This model is part of the Gemma 4 family, developed by Google DeepMind, featuring a 26 billion parameter Mixture-of-Experts (MoE) architecture. It is optimized with Quantization-Aware Training (QAT) to reduce memory requirements while preserving quality, making it suitable for efficient deployment.

Key Capabilities

  • Multimodal Understanding: Processes text and image inputs, with variable aspect ratio and resolution support.
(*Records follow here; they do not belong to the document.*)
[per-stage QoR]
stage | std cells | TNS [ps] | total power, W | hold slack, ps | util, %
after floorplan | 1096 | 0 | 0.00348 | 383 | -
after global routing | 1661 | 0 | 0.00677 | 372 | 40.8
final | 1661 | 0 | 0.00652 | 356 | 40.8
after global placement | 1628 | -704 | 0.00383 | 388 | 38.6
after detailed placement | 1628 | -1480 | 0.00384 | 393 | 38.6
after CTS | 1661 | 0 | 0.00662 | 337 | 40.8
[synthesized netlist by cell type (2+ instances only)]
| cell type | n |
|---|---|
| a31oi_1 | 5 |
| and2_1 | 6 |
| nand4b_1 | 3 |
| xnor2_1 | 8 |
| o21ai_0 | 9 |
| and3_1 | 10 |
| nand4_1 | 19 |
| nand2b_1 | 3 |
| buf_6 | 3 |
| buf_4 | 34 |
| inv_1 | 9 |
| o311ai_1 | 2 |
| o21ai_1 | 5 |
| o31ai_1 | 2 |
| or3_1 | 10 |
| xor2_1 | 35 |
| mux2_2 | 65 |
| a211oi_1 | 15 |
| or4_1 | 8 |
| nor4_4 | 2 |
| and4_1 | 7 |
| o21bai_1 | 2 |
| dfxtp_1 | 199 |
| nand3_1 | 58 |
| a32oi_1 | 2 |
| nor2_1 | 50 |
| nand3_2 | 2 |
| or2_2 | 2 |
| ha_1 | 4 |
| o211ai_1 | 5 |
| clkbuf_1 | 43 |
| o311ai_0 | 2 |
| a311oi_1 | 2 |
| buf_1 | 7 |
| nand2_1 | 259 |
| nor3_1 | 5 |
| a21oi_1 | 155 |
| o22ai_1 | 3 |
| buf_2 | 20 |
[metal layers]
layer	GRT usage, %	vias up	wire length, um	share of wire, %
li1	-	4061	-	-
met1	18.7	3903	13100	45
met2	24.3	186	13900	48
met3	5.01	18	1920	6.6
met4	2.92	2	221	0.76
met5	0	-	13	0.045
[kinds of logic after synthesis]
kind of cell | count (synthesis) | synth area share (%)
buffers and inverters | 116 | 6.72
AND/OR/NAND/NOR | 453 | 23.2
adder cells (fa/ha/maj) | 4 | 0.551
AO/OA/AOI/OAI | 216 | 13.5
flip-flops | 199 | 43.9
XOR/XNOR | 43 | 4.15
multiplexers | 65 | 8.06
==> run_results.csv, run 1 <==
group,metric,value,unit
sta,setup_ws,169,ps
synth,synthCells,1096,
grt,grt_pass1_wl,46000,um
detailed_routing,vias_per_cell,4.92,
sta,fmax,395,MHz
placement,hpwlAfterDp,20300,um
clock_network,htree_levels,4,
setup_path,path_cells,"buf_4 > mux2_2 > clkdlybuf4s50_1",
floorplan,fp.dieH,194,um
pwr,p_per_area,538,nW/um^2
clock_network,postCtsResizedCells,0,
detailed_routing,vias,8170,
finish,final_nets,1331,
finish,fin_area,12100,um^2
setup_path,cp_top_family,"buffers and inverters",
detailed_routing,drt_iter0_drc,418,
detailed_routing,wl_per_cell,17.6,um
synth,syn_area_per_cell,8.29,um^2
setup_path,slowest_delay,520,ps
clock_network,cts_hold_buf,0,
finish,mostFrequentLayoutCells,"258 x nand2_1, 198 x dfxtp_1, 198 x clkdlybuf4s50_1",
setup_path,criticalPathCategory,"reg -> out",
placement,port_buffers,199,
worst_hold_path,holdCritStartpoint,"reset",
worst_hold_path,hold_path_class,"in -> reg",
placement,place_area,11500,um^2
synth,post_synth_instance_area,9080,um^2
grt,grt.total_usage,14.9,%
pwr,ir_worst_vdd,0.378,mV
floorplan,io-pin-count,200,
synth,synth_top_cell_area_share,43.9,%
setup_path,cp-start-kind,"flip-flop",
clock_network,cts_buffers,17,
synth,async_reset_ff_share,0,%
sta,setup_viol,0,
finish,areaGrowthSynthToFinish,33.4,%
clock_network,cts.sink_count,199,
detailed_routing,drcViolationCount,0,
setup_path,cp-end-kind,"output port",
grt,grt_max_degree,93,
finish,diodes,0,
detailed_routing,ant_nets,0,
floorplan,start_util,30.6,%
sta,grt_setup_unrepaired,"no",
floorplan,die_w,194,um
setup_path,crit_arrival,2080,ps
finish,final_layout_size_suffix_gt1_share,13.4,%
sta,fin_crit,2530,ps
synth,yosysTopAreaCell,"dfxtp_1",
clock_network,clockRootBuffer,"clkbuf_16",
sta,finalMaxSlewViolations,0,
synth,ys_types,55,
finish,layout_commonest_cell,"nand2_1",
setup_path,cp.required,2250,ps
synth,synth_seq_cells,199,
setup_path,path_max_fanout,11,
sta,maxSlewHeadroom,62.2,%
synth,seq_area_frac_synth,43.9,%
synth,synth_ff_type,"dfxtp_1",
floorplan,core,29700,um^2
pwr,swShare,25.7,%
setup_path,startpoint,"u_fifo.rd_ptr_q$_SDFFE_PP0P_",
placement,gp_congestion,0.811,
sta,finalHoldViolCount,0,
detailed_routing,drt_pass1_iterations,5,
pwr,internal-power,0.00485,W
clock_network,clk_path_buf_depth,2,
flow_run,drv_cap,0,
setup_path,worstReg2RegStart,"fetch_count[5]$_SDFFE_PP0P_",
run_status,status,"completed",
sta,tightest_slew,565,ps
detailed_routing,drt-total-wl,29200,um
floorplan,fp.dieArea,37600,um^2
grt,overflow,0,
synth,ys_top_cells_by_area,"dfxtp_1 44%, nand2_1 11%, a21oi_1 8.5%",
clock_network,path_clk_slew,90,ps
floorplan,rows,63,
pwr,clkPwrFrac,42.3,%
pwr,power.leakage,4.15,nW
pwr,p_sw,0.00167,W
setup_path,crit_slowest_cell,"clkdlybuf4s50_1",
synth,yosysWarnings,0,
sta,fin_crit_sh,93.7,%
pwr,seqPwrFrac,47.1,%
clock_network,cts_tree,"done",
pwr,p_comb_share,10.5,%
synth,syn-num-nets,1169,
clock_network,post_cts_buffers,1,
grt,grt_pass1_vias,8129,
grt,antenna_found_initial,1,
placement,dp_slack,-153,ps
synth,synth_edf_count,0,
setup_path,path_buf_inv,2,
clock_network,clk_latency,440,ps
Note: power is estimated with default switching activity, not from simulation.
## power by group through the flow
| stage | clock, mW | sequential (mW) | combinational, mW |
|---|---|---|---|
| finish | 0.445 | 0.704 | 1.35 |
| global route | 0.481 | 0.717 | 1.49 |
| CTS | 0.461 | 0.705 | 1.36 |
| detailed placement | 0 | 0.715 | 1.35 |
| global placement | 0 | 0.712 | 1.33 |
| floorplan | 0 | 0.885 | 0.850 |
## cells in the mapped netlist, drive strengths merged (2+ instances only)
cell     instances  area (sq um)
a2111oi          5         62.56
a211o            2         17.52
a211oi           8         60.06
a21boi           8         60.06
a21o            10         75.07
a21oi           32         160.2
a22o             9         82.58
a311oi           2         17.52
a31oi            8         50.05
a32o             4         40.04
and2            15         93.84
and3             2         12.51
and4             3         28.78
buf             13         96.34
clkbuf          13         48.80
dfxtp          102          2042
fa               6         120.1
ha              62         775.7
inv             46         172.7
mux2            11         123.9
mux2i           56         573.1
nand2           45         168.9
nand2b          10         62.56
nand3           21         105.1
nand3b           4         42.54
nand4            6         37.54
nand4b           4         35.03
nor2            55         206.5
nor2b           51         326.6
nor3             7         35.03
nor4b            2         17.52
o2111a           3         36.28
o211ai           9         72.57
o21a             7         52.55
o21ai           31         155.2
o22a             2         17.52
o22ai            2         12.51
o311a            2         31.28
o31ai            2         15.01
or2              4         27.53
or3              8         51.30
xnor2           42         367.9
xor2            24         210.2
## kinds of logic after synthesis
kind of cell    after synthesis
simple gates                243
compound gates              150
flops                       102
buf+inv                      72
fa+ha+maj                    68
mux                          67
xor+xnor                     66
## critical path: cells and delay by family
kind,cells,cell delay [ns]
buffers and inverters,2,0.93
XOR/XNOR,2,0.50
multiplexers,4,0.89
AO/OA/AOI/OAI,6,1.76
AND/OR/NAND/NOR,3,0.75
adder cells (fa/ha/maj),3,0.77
$ cat src/rtl/fp_adder_driver.sv
// fp_adder_driver: takes one operand pair from an upstream valid/ready stream,
// sends A then B to the double-precision adder over store/acknowledgment
// handshakes, collects SUM and hands it downstream with valid/ready.
// Each adder-facing phase has a cycle budget. If the budget runs out, the
// operation is aborted and a flagged quiet-NaN result is delivered instead.
module fp_adder_driver #(
    parameter int unsigned TIMEOUT_CYCLES = 64,
    parameter int unsigned CNT_WIDTH      = 16
) (
    input  logic                 Clock,
    input  logic                 Reset,
    input  logic                 op_valid,
    output logic                 op_ready,
    input  logic [63:0]          op_a,
    input  logic [63:0]          op_b,
    output logic [63:0]          A,
    output logic                 A_store_bit,
    input  logic                 A_acknowledgment,
    output logic [63:0]          B,
    output logic                 B_store_bit,
    input  logic                 B_acknowledgment,
    input  logic [63:0]          SUM,
    input  logic                 SUM_store_bit,
    output logic                 SUM_acknowledgment,
    output logic                 res_valid,
    input  logic                 res_ready,
    output logic [63:0]          res_sum,
    output logic                 res_err,
    output logic [CNT_WIDTH-1:0] done_count
);

    typedef enum logic [2:0] {
        IDLE     = 3'd0,
        SEND_A   = 3'd1,
        SEND_B   = 3'd2,
        WAIT_SUM = 3'd3,
        HOLD     = 3'd4
    } state_t;

    // The phase counter only has to reach TIMEOUT_CYCLES-1.
    localparam int unsigned TW = (TIMEOUT_CYCLES > 1) ? $clog2(TIMEOUT_CYCLES) : 1;
    localparam logic [TW-1:0] TMO_LAST = TW'(TIMEOUT_CYCLES - 1);
    localparam logic [63:0]   ABORT_VALUE = 64'hFFF8000000000000;

    state_t                 state_q, state_d;
    logic [TW-1:0]          tmo_q, tmo_d;
    logic                   op_ready_q, op_ready_d;
    logic [63:0]            a_q, a_d;
    logic [63:0]            b_q, b_d;
    logic                   a_stb_q, a_stb_d;
    logic                   b_stb_q, b_stb_d;
    logic                   sum_ack_q, sum_ack_d;
    logic                   res_valid_q, res_valid_d;
    logic [63:0]            res_sum_q, res_sum_d;
    logic                   res_err_q, res_err_d;
    logic [CNT_WIDTH-1:0]   cnt_q, cnt_d;

    logic tmo_hit;
    logic abort;
    logic timed;

    // A zero budget means the phase counter never expires.
    assign tmo_hit = (TIMEOUT_CYCLES != 0) && (tmo_q == TMO_LAST);
    assign timed   = (state_q == SEND_A) || (state_q == SEND_B) || (state_q == WAIT_SUM);

    // Next-state and registered-output logic for the handshake sequencer.
    always_comb begin
        state_d     = state_q;
        op_ready_d  = op_ready_q;
        a_d         = a_q;
        b_d         = b_q;
        a_stb_d     = a_stb_q;
        b_stb_d     = b_stb_q;
        sum_ack_d   = sum_ack_q;
        res_valid_d = res_valid_q;
        res_sum_d   = res_sum_q;
        res_err_d   = res_err_q;
        cnt_d       = cnt_q;
        abort       = 1'b0;
        tmo_d       = '0;

        case (state_q)
            IDLE: begin
                if (op_valid && op_ready_q) begin
                    a_d        = op_a;
                    b_d        = op_b;
                    op_ready_d = 1'b0;
                    a_stb_d    = 1'b1;
                    state_d    = SEND_A;
                end
            end
            SEND_A: begin
                // A transfer on the expiry edge takes priority over the abort.
                if (a_stb_q && A_acknowledgment) begin
                    a_stb_d = 1'b0;
                    b_stb_d = 1'b1;
                    state_d = SEND_B;
                end else begin
                    abort = tmo_hit;
                end
            end
            SEND_B: begin
                if (b_stb_q && B_acknowledgment) begin
                    b_stb_d   = 1'b0;
                    sum_ack_d = 1'b1;
                    state_d   = WAIT_SUM;
                end else begin
                    abort = tmo_hit;
                end
            end
            WAIT_SUM: begin
                if (SUM_store_bit && sum_ack_q) begin
                    res_sum_d   = SUM;
                    sum_ack_d   = 1'b0;
                    res_valid_d = 1'b1;
                    res_err_d   = 1'b0;
                    state_d     = HOLD;
                end else begin
                    abort = tmo_hit;
                end
            end
            HOLD: begin
                if (res_ready) begin
                    res_valid_d = 1'b0;
                    res_err_d   = 1'b0;
                    cnt_d       = cnt_q + CNT_WIDTH'(1);
                    op_ready_d  = 1'b1;
                    state_d     = IDLE;
                end
            end
            default: begin
                state_d    = IDLE;
                op_ready_d = 1'b1;
            end
        endcase

        // An abort drops every adder-facing strobe and delivers a flagged qNaN.
        if (abort) begin
            a_stb_d     = 1'b0;
            b_stb_d     = 1'b0;
            sum_ack_d   = 1'b0;
            res_sum_d   = ABORT_VALUE;
            res_err_d   = 1'b1;
            res_valid_d = 1'b1;
            state_d     = HOLD;
        end

        // The phase counter restarts on every state change.
        if (state_d == state_q && timed) begin
            tmo_d = tmo_q + TW'(1);
        end
    end

    // State and output registers with synchronous reset.
    always_ff @(posedge Clock) begin
        if (Reset) begin
            state_q     <= IDLE;
            tmo_q       <= '0;
            op_ready_q  <= 1'b1;
            a_q         <= '0;
            b_q         <= '0;
            a_stb_q     <= 1'b0;
            b_stb_q     <= 1'b0;
            sum_ack_q   <= 1'b0;
            res_valid_q <= 1'b0;
            res_sum_q   <= '0;
            res_err_q   <= 1'b0;
            cnt_q       <= '0;
        end else begin
            state_q     <= state_d;
            tmo_q       <= tmo_d;
            op_ready_q  <= op_ready_d;
            a_q         <= a_d;
            b_q         <= b_d;
            a_stb_q     <= a_stb_d;
            b_stb_q     <= b_stb_d;
            sum_ack_q   <= sum_ack_d;
            res_valid_q <= res_valid_d;
            res_sum_q   <= res_sum_d;
            res_err_q   <= res_err_d;
            cnt_q       <= cnt_d;
        end
    end

    assign op_ready           = op_ready_q;
    assign A                  = a_q;
    assign B                  = b_q;
    assign A_store_bit        = a_stb_q;
    assign B_store_bit        = b_stb_q;
    assign SUM_acknowledgment = sum_ack_q;
    assign res_valid          = res_valid_q;
    assign res_sum            = res_sum_q;
    assign res_err            = res_err_q;
    assign done_count         = cnt_q;

endmodule
===== src/flat_wrapper.sv =====
// flat-port wrapper written by rule: the top's interface ports become plain ports
module tof_result_reader_flat 
#(
  parameter int NP        = 16,
  parameter int PIXEL_NUM = 4
)
  (clk, res, busy, overflow, frameCount, bus_frameDone, bus_result, bus_outReady, bus_outValid, bus_outData, bus_outPixel, bus_outLast);
  tof_result_reader_if #(.NP(NP), .PIXEL_NUM(PIXEL_NUM)) bus_i ();
  input  logic clk;
  input  logic res;
  output logic busy;
  output logic overflow;
  output logic [15:0] frameCount;
  input wire logic [$bits(bus_i.frameDone)-1:0] bus_frameDone;
  input wire logic [$bits(bus_i.result)-1:0] bus_result;
  input wire logic [$bits(bus_i.outReady)-1:0] bus_outReady;
  output wire logic [$bits(bus_i.outValid)-1:0] bus_outValid;
  output wire logic [$bits(bus_i.outData)-1:0] bus_outData;
  output wire logic [$bits(bus_i.outPixel)-1:0] bus_outPixel;
  output wire logic [$bits(bus_i.outLast)-1:0] bus_outLast;
  assign bus_i.frameDone = bus_frameDone;
  assign bus_i.result = bus_result;
  assign bus_i.outReady = bus_outReady;
  assign bus_outValid = bus_i.outValid;
  assign bus_outData = bus_i.outData;
  assign bus_outPixel = bus_i.outPixel;
  assign bus_outLast = bus_i.outLast;
  tof_result_reader #(.NP(NP), .PIXEL_NUM(PIXEL_NUM)) u_core (.clk(clk), .res(res), .bus(bus_i), .busy(busy), .overflow(overflow), .frameCount(frameCount));
endmodule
Video understanding is also supported by processing frame sequences.
  • Reasoning: Designed with configurable thinking modes for step-by-step problem-solving.
  • Extended Context Window: Features a 256K token context window for handling long and complex tasks.
  • Efficient Architecture: The MoE design activates only 3.8 billion parameters during inference, allowing for faster execution compared to its total parameter count.
  • Enhanced Coding & Agentic Capabilities: Shows improvements in coding benchmarks and includes native function-calling support for autonomous agents.
  • Multilingual Support: Pre-trained on over 140 languages with out-of-the-box support for 35+ languages.

Good For

  • Applications requiring efficient multimodal processing (text and image).
  • Reasoning-intensive tasks and agentic workflows.
  • Code generation, completion, and correction.
  • Deployment on consumer GPUs and workstations where memory efficiency is crucial.